After the fall of the Hittite Empire (after 1190 BCE), the two areas were included in a new, “Neo-Hittite” kingdom called Tarhuntassa, which had its capital somewhere in Pamphylia. It is not known how long this state existed. When the Assyrians discovered the region in the ninth century, they called the fertile eastern area Qu’e (with important towns in Karatepe and Adana), and the western area Hilakku (…).

The plains of Qu’e (also known as Awariku) were first conquered by the Assyrians. King Tiglath-pileser III (744-727) appointed a governor, whose residence was Adana. However, it was not a secure possession of the Assyrian empire: after the death of Sargon II in 705, it became independent again under the old dynasty, the house of Muksa. The ancestor of the Qu’ean royal family is known from Phoenician sources as Mpš, and can (according to an inscription from Karatepe) be identified with the Mopsus from Greek legend, who is said to have founded a town and an oracle in Cilicia. The Assyrian king Esarhaddon (680-669) reconquered the area.

Meanwhile, Hilakku remained independent. The Assyrians were not interested in the underdeveloped mountain area and its poor tribes. However, during the reign of Aššurbanipal (668-631 BCE), Hilakku was threatened by the Cimmerians, a nomadic tribe from the northeast that had already overrun Armenia. Therefore, Hilakku placed itself under Assyrian protection.

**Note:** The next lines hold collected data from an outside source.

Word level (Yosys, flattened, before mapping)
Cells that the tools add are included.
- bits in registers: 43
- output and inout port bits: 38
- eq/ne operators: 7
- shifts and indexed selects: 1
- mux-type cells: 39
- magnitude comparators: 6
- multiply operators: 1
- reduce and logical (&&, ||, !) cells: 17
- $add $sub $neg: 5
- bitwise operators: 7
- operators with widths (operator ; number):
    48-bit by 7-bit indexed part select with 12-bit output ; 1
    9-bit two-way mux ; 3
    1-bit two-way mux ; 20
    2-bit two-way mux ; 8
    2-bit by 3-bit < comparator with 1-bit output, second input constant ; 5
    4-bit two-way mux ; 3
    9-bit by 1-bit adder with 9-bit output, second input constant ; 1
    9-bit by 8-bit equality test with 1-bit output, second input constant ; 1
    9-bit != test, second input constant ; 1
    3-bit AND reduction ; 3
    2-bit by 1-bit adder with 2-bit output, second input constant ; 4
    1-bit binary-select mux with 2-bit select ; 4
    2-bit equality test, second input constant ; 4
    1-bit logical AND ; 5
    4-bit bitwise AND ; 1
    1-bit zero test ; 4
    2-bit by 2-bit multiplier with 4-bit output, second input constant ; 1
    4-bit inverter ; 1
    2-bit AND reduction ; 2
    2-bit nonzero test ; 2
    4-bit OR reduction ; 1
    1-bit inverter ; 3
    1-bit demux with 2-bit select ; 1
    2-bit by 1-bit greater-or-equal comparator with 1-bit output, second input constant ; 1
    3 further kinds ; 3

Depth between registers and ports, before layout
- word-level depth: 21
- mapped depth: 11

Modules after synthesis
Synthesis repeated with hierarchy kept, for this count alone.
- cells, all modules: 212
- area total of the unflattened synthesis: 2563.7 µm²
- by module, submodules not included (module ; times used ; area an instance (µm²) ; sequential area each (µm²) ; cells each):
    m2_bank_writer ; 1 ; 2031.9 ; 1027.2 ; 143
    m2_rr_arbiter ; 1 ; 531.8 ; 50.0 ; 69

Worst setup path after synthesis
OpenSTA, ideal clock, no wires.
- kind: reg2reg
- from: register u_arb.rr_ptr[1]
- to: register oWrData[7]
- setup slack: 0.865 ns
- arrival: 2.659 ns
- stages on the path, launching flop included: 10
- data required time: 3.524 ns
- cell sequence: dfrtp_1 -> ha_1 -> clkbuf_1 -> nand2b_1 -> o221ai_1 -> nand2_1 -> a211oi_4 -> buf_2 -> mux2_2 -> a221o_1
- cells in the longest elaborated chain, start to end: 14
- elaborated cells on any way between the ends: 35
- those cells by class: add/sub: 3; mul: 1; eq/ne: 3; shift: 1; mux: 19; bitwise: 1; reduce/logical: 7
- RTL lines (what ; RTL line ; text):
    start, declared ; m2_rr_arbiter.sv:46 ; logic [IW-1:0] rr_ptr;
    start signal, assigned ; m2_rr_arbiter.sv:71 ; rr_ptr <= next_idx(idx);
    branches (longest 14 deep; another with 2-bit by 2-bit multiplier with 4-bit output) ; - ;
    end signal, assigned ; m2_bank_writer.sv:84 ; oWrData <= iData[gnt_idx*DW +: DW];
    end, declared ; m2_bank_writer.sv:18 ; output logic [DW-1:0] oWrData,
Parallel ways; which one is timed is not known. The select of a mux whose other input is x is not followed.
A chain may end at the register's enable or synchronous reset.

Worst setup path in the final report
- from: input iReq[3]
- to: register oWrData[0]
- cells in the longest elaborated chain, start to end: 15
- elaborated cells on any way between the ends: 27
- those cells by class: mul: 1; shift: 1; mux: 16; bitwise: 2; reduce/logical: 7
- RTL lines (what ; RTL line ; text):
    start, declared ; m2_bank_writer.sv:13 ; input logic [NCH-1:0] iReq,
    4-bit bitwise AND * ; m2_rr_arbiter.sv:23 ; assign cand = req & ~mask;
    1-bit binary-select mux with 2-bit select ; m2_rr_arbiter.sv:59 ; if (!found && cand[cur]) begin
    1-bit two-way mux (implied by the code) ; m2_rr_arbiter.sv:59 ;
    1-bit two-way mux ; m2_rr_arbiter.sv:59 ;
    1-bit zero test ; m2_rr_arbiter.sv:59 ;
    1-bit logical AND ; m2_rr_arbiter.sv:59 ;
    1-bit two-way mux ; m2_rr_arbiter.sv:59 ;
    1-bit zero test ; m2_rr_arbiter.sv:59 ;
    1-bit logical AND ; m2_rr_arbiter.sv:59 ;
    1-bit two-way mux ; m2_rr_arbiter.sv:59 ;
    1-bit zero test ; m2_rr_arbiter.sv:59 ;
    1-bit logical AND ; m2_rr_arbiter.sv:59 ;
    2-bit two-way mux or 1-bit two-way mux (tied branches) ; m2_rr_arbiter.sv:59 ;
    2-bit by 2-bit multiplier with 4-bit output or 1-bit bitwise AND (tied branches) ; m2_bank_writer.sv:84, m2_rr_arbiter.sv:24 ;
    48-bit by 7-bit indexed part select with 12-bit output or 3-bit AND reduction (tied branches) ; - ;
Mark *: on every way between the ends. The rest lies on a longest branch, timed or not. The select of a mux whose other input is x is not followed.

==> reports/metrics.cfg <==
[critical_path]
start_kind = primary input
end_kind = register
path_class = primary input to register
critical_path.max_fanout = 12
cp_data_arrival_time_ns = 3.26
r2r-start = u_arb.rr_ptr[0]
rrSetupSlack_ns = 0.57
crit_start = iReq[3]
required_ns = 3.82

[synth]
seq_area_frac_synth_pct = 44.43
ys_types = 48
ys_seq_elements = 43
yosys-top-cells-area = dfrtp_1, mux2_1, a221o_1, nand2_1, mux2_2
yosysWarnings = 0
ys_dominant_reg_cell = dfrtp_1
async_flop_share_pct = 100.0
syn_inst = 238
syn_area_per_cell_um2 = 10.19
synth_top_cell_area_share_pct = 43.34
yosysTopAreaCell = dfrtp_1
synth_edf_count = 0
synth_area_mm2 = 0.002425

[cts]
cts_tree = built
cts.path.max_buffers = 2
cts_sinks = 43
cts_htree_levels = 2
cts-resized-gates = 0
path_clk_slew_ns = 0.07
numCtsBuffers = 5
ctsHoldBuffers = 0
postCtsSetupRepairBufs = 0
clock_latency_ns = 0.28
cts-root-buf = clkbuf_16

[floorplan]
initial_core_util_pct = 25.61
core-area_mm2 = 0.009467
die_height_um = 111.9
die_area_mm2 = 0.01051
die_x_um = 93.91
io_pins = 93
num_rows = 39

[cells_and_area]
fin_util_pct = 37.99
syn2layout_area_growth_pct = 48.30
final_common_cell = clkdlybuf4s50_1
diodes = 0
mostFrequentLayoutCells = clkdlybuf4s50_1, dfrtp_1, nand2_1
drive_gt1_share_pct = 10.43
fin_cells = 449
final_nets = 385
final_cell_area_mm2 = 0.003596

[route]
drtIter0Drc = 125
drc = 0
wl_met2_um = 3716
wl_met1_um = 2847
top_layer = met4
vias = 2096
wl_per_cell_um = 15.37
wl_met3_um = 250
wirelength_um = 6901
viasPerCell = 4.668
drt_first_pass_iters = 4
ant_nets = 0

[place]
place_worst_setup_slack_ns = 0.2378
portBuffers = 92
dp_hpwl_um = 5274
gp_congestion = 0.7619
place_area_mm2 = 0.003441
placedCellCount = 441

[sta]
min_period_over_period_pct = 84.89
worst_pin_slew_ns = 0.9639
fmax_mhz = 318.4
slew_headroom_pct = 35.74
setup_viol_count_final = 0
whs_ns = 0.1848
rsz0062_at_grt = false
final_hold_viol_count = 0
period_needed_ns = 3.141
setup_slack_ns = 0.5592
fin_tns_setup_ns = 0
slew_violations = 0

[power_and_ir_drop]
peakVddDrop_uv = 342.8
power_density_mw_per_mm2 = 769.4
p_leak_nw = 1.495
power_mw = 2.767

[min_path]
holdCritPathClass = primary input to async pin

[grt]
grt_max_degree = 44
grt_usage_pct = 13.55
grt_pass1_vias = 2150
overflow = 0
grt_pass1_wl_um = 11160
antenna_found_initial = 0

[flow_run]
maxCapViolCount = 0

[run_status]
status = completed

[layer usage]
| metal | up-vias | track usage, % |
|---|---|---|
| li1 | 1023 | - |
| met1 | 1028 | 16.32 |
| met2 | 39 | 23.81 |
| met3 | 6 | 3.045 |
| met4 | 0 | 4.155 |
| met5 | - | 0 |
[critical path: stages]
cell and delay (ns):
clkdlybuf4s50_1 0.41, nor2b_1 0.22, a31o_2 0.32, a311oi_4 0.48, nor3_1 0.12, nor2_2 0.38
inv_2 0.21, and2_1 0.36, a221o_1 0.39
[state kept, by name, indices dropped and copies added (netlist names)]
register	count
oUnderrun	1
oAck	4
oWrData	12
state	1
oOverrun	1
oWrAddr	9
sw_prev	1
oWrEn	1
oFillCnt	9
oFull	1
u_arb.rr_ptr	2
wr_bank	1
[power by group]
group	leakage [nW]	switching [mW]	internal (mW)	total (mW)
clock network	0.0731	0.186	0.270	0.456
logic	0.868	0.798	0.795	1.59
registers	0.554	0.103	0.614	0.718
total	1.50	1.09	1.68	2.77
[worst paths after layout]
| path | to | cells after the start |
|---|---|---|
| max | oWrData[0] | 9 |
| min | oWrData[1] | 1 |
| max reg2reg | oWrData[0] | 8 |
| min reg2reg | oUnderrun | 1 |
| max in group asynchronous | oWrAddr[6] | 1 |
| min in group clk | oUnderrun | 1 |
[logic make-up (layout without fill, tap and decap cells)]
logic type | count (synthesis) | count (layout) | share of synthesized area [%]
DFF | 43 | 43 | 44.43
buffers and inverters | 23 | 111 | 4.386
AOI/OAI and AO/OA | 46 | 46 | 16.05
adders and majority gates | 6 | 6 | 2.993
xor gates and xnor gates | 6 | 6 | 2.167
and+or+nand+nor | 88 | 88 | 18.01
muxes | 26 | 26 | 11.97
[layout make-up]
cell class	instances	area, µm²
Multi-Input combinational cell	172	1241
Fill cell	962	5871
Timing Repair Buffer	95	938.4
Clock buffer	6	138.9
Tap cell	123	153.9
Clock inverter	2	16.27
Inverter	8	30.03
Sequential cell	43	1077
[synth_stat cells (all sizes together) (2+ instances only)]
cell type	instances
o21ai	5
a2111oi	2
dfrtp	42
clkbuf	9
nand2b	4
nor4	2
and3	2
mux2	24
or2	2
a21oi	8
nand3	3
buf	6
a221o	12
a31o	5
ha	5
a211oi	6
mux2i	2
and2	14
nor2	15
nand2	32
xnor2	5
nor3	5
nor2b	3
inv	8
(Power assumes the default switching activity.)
**config.mk**
```make
export PLATFORM = sky130hd
export DESIGN_NAME = ps2_arrow_decoder
export DESIGN_NICKNAME = d
export VERILOG_FILES = /design/src/rtl/ps2_arrow_decoder.sv
export SDC_FILE = /design/constraint.sdc
export NUM_CORES = 1
export LEC_CHECK = 0
export CAP_MARGIN = 20
export CORE_ASPECT_RATIO = 1.4
export CORE_MARGIN = 2
export CORE_UTILIZATION = 55
export CTS_CLUSTER_DIAMETER = 200
export DETAILED_ROUTE_END_ITERATION = 10
export HOLD_SLACK_MARGIN = 0.02
export PLACE_DENSITY = 0.87
export SLEW_MARGIN = 20
export SYNTH_ARGS = -nofsm -noshare
export SYNTH_HDL_FRONTEND = slang
export SYNTH_SLANG_ARGS = --single-unit
```
**constraint.sdc**
```tcl
create_clock -name pclk -period 2.3 [get_ports pclk]
set_input_delay 0.23 -clock pclk [delete_from_list [all_inputs] [get_ports pclk]]
set_output_delay 0.23 -clock pclk [all_outputs]
set_load 0.01 [all_outputs]
```
**src/rtl/ps2_arrow_decoder.sv**
```systemverilog
// ps2_arrow_decoder
//   Receives PS/2 keyboard frames (scan code set 2), validates start/parity/
//   stop and a mid-frame timeout, and tracks make/break of the four extended
//   arrow keys as a held-key bitmask for the car controller.
// Ports:
//   pclk        system clock
//   rst         synchronous, active-high reset
//   ps2_clk     raw PS/2 clock (asynchronous)
//   ps2_data    raw PS/2 data (asynchronous)
//   key[3:0]    held arrows: bit0 up, bit1 down, bit2 left, bit3 right
//   scan_code   last correctly received byte
//   scan_valid  one-cycle pulse, scan_code updated
//   frame_err   one-cycle pulse, frame rejected (parity, stop or timeout)
module ps2_arrow_decoder #(
  parameter int unsigned FILTER_LEN     = 8,
  parameter int unsigned TIMEOUT_CYCLES = 130000
) (
  input  logic       pclk,
  input  logic       rst,
  input  logic       ps2_clk,
  input  logic       ps2_data,
  output logic [3:0] key,
  output logic [7:0] scan_code,
  output logic       scan_valid,
  output logic       frame_err
);

  localparam int unsigned FW = $clog2(FILTER_LEN + 1);
  localparam int unsigned TW = $clog2(TIMEOUT_CYCLES + 1);
  localparam logic [FW-1:0] FILT_LAST = FW'(FILTER_LEN - 1);
  localparam logic [TW-1:0] TO_LAST   = TW'(TIMEOUT_CYCLES - 1);

  typedef enum logic [1:0] {S_IDLE, S_DATA, S_PARITY, S_STOP} state_t;

  logic [1:0]    clk_s_q, dat_s_q;
  logic          clk_f_q, clk_f_d;
  logic          clk_f_prev_q;
  logic [FW-1:0] filt_cnt_q, filt_cnt_d;
  state_t        state_q, state_d;
  logic [2:0]    bit_cnt_q, bit_cnt_d;
  logic [7:0]    shift_q, shift_d;
  logic          par_q, par_d;
  logic [TW-1:0] to_cnt_q, to_cnt_d;
  logic          ext_q, ext_d, brk_q, brk_d;
  logic [3:0]    key_q, key_d;
  logic [7:0]    code_q, code_d;
  logic          valid_q, valid_d, err_q, err_d;
  logic          fall, data;

  assign fall = clk_f_prev_q & ~clk_f_q;
  assign data = dat_s_q[1];

  always_ff @(posedge pclk) begin
    if (rst) begin
      clk_s_q      <= '1;
      dat_s_q      <= '1;
      clk_f_q      <= 1'b1;
      clk_f_prev_q <= 1'b1;
      filt_cnt_q   <= '0;
      state_q      <= S_IDLE;
      bit_cnt_q    <= '0;
      shift_q      <= '0;
      par_q        <= 1'b0;
      to_cnt_q     <= '0;
      ext_q        <= 1'b0;
      brk_q        <= 1'b0;
      key_q        <= '0;
      code_q       <= '0;
      valid_q      <= 1'b0;
      err_q        <= 1'b0;
    end else begin
      clk_s_q      <= {clk_s_q[0], ps2_clk};
      dat_s_q      <= {dat_s_q[0], ps2_data};
      clk_f_q      <= clk_f_d;
      clk_f_prev_q <= clk_f_q;
      filt_cnt_q   <= filt_cnt_d;
      state_q      <= state_d;
      bit_cnt_q    <= bit_cnt_d;
      shift_q      <= shift_d;
      par_q        <= par_d;
      to_cnt_q     <= to_cnt_d;
      ext_q        <= ext_d;
      brk_q        <= brk_d;
      key_q        <= key_d;
      code_q       <= code_d;
      valid_q      <= valid_d;
      err_q        <= err_d;
    end
  end

  always_comb begin
    clk_f_d    = clk_f_q;
    filt_cnt_d = filt_cnt_q;
    state_d    = state_q;
    bit_cnt_d  = bit_cnt_q;
    shift_d    = shift_q;
    par_d      = par_q;
    to_cnt_d   = '0;
    ext_d      = ext_q;
    brk_d      = brk_q;
    key_d      = key_q;
    code_d     = code_q;
    valid_d    = 1'b0;
    err_d      = 1'b0;

    // Clock filter: toggle only after FILTER_LEN consecutive differing samples.
    if (clk_s_q[1] == clk_f_q) begin
      filt_cnt_d = '0;
    end else if (filt_cnt_q == FILT_LAST) begin
      clk_f_d    = ~clk_f_q;
      filt_cnt_d = '0;
    end else begin
      filt_cnt_d = filt_cnt_q + 1'b1;
    end

    // Mid-frame timeout; a timeout aborts the frame even if other
    // transitions would otherwise apply this cycle (no fall is present then).
    if (state_q != S_IDLE && !fall) begin
      if (to_cnt_q == TO_LAST) begin
        state_d = S_IDLE;
        err_d   = 1'b1;
      end else begin
        to_cnt_d = to_cnt_q + 1'b1;
      end
    end

    if (fall) begin
      unique case (state_q)
        S_IDLE: begin
          if (!data) begin
            state_d   = S_DATA;
            bit_cnt_d = '0;
          end
        end
        S_DATA: begin
          shift_d   = {data, shift_q[7:1]};
          bit_cnt_d = bit_cnt_q + 1'b1;
          if (bit_cnt_q == 3'd7) state_d = S_PARITY;
        end
        S_PARITY: begin
          par_d   = data;
          state_d = S_STOP;
        end
        S_STOP: begin
          state_d = S_IDLE;
          if (data && (^{shift_q, par_q})) begin
            valid_d = 1'b1;
            code_d  = shift_q;
          end else begin
            err_d = 1'b1;
          end
        end
        default: state_d = S_IDLE;
      endcase
    end

    // Prefix decoder runs on the registered byte, so key lags scan_valid by one.
    if (valid_q) begin
      if (code_q == 8'hE0) begin
        ext_d = 1'b1;
      end else if (code_q == 8'hF0) begin
        brk_d = 1'b1;
      end else begin
        if (ext_q) begin
          case (code_q)
            8'h75:   key_d[0] = ~brk_q;
            8'h72:   key_d[1] = ~brk_q;
            8'h6B:   key_d[2] = ~brk_q;
            8'h74:   key_d[3] = ~brk_q;
            default: ;
          endcase
        end
        ext_d = 1'b0;
        brk_d = 1'b0;
      end
    end
    if (err_q) begin
      ext_d = 1'b0;
      brk_d = 1'b0;
    end
  end

  assign key        = key_q;
  assign scan_code  = code_q;
  assign scan_valid = valid_q;
  assign frame_err  = err_q;

endmodule

```
# After elaboration in Yosys (flattened, before gate mapping)
# Index checks and enable logic that the tools add are counted.
[classes]
n_eq_ne = 15
reduce_logical = 22
n_addsub = 3
bitwise = 9
n_mux = 17
[ops]
columns = ["op", "n"]
rows = [
  ["8-bit by 7-bit == test with 1-bit output (second input constant)", 4],
  ["5-bit AND reduction", 4],
  ["17-bit by 1-bit adder with 17-bit output (second input constant)", 1],
  ["17-bit == test (second input constant)", 1],
  ["8-bit == test (second input constant)", 2],
  ["2-bit 2-to-1 mux", 5],
  ["2-bit AND reduction", 5],
  ["1-bit 2-to-1 mux", 9],
  ["3-bit OR reduction", 3],
  ["9-bit XOR reduction", 1],
  ["1-bit inverter", 8],
  ["2-bit one-hot mux with 4 select lines", 1],
  ["3-bit one-hot mux with 2 select lines", 1],
  ["3-bit AND reduction", 2],
  ["4-bit by 1-bit adder with 4-bit output (second input constant)", 1],
  ["2-bit == test (second input constant)", 2],
  ["4-bit by 3-bit == test with 1-bit output (second input constant)", 1],
  ["2-bit inequality test (second input constant)", 2],
  ["2-bit nonzero test", 2],
  ["3-bit by 1-bit adder with 3-bit output (second input constant)", 1],
  ["3-bit == test (second input constant)", 1],
  ["3-bit 2-to-1 mux", 1],
  ["2-bit by 1-bit == test with 1-bit output (second input constant)", 1],
  ["1-bit logical AND", 2],
  ["5 further kinds", 5],
]
[totals]
inputBits = 4
elab_cells = 85
regBits = 57
out_inout_bits = 14

# Logic depth before layout (Yosys ltp)
# Gate-level depths: netlist (run 1).
[depth]
depth_word = 8
ltp_mapped = 7
mapped_depth_nobuf = 6

# Worst setup path before layout (run 1)
# Ideal clock, no wire load.
[synth_path]
kind = "register to register"
from = "reg par_q"
to = "reg code_q[0] (netlist: scan_code[0])"
stages_incl_launch_ff = 6
t_required_ns = 2.172
path_buffers = 0
arrival_ns = 1.646
setup_slack_ns = 0.526
cell_sequence = "dfxtp_1 > xnor3_1 > or3_4 > mux2i_4 > mux2i_1 > nor2_1"
[synth_via]
elab_chain_len = 3
[synth_lines]
columns = ["element", "line", "source"]
rows = [
  ["start: declaration", "42", "logic par_q, par_d;"],
  ["start signal: assignment", "80", "par_q <= par_d;"],
  ["9-bit XOR reduction", "146", "if (data && (^{shift_q, par_q})) begin"],
  ["1-bit logical AND", "146", ""],
  ["3-bit AND reduction (no source line)", "--", ""],
  ["end signal: assignment", "85", "code_q <= code_d;"],
  ["end: declaration", "46", "logic [7:0] code_q, code_d;"],
]
# No other way between the ends.
# A chain may end at the register's enable or synchronous reset.

# Worst setup path after layout (run 1)
[layout_path]
from = "reg to_cnt_q[4]"
to = "reg to_cnt_q[5]"
[layout_via]
elab_chain_len = 2
[layout_lines]
columns = ["element", "line", "source"]
rows = [
  ["start: declaration", "43", "logic [TW-1:0] to_cnt_q, to_cnt_d;"],
  ["start signal: assignment", "81", "to_cnt_q <= to_cnt_d;"],
  ["branches (longest 2 deep; another with 17-bit by 1-bit adder with 17-bit output)", "--", ""],
]
# Parallel ways; which one is timed is not known.
$ cat src/flat_wrapper.sv
// flat-port wrapper written by rule: the top's interface ports become plain ports
module lc3b_mem_arbiter_flat 
#(
  parameter int unsigned TIMEOUT = 15
)
  (clk, reset, bus_c_req, bus_c_wr, bus_c_addr, bus_c_wdata, bus_c_ack, bus_c_rdata, bus_l_req, bus_l_wr, bus_l_addr, bus_l_wdata, bus_l_ack, bus_l_rdata, bus_mem_rd, bus_mem_wr, bus_mem_addr, bus_mem_wdata, bus_mem_rdata, bus_mem_ready, bus_grant, bus_bus_err);
  lc3b_mem_arbiter_if bus_i ();
  input logic clk;
  input logic reset;
  input wire logic [$bits(bus_i.c_req)-1:0] bus_c_req;
  input wire logic [$bits(bus_i.c_wr)-1:0] bus_c_wr;
  input wire logic [$bits(bus_i.c_addr)-1:0] bus_c_addr;
  input wire logic [$bits(bus_i.c_wdata)-1:0] bus_c_wdata;
  output wire logic [$bits(bus_i.c_ack)-1:0] bus_c_ack;
  output wire logic [$bits(bus_i.c_rdata)-1:0] bus_c_rdata;
  input wire logic [$bits(bus_i.l_req)-1:0] bus_l_req;
  input wire logic [$bits(bus_i.l_wr)-1:0] bus_l_wr;
  input wire logic [$bits(bus_i.l_addr)-1:0] bus_l_addr;
  input wire logic [$bits(bus_i.l_wdata)-1:0] bus_l_wdata;
  output wire logic [$bits(bus_i.l_ack)-1:0] bus_l_ack;
  output wire logic [$bits(bus_i.l_rdata)-1:0] bus_l_rdata;
  output wire logic [$bits(bus_i.mem_rd)-1:0] bus_mem_rd;
  output wire logic [$bits(bus_i.mem_wr)-1:0] bus_mem_wr;
  output wire logic [$bits(bus_i.mem_addr)-1:0] bus_mem_addr;
  output wire logic [$bits(bus_i.mem_wdata)-1:0] bus_mem_wdata;
  input wire logic [$bits(bus_i.mem_rdata)-1:0] bus_mem_rdata;
  input wire logic [$bits(bus_i.mem_ready)-1:0] bus_mem_ready;
  output wire logic [$bits(bus_i.grant)-1:0] bus_grant;
  output wire logic [$bits(bus_i.bus_err)-1:0] bus_bus_err;
  assign bus_i.c_req = bus_c_req;
  assign bus_i.c_wr = bus_c_wr;
  assign bus_i.c_addr = bus_c_addr;
  assign bus_i.c_wdata = bus_c_wdata;
  assign bus_c_ack = bus_i.c_ack;
  assign bus_c_rdata = bus_i.c_rdata;
  assign bus_i.l_req = bus_l_req;
  assign bus_i.l_wr = bus_l_wr;
  assign bus_i.l_addr = bus_l_addr;
  assign bus_i.l_wdata = bus_l_wdata;
  assign bus_l_ack = bus_i.l_ack;
  assign bus_l_rdata = bus_i.l_rdata;
  assign bus_mem_rd = bus_i.mem_rd;
  assign bus_mem_wr = bus_i.mem_wr;
  assign bus_mem_addr = bus_i.mem_addr;
  assign bus_mem_wdata = bus_i.mem_wdata;
  assign bus_i.mem_rdata = bus_mem_rdata;
  assign bus_i.mem_ready = bus_mem_ready;
  assign bus_grant = bus_i.grant;
  assign bus_bus_err = bus_i.bus_err;
  lc3b_mem_arbiter #(.TIMEOUT(TIMEOUT)) u_core (.clk(clk), .reset(reset), .bus(bus_i));
endmodule
**config.mk**
```make
export PLATFORM = sky130hd
export DESIGN_NAME = sdio_device_cmd_ctrl
export DESIGN_NICKNAME = d
export VERILOG_FILES = /design/src/rtl/sdio_device_cmd_ctrl.sv
export SDC_FILE = /design/constraint.sdc
export NUM_CORES = 1
export LEC_CHECK = 0
export ABC_AREA = 1
export BUFFER_PORTS_ARGS = -buffer_cell sky130_fd_sc_hd__clkbuf_2
export CELL_PAD_IN_SITES_DETAIL_PLACEMENT = 0
export CELL_PAD_IN_SITES_GLOBAL_PLACEMENT = 1
export CORE_ASPECT_RATIO = 0.5
export CORE_MARGIN = 5
export CORE_UTILIZATION = 34
export CTS_BUF_LIST = sky130_fd_sc_hd__clkbuf_8
export DETAILED_ROUTE_END_ITERATION = 12
export GPL_TIMING_DRIVEN = 0
export PLACE_DENSITY_LB_ADDON = 0.3
export SYNTH_ARGS = -nofsm -noshare
export SYNTH_HDL_FRONTEND = slang
export SYNTH_SLANG_ARGS = --single-unit
export TNS_END_PERCENT = 5
```
**constraint.sdc**
```tcl
create_clock -name sdio_clk -period 3.2 [get_ports sdio_clk]
set_input_delay 0.32 -clock sdio_clk [delete_from_list [all_inputs] [get_ports sdio_clk]]
set_output_delay 0.32 -clock sdio_clk [all_outputs]
set_load 0.02 [all_outputs]
```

In 612 BCE, the Babylonians and Medes captured the Assyrian capital Nineveh (more). Hilakku survived the collapse of Assyria. A new kingdom came into being, in which both areas were united. Its capital was Tarsus. The Greeks rendered the title of its kings, suuannassai, as syennesis, and the name of the country as Cilicia.

The first syennesis we know about, is mentioned by the Greek researcher Herodotus of Halicarnassus (fifth century BCE). He tells that in 585, the syennesis and one Labynetus of Babylon (probably the future king Nabonidus) negotiated a peace treaty between king Alyattes of Lydia and Cyaxares, the leader of the Medes. The story confirms that Cilicia was at this time an independent power and did not belong to the Babylonian empire of king Nebuchadnezzar.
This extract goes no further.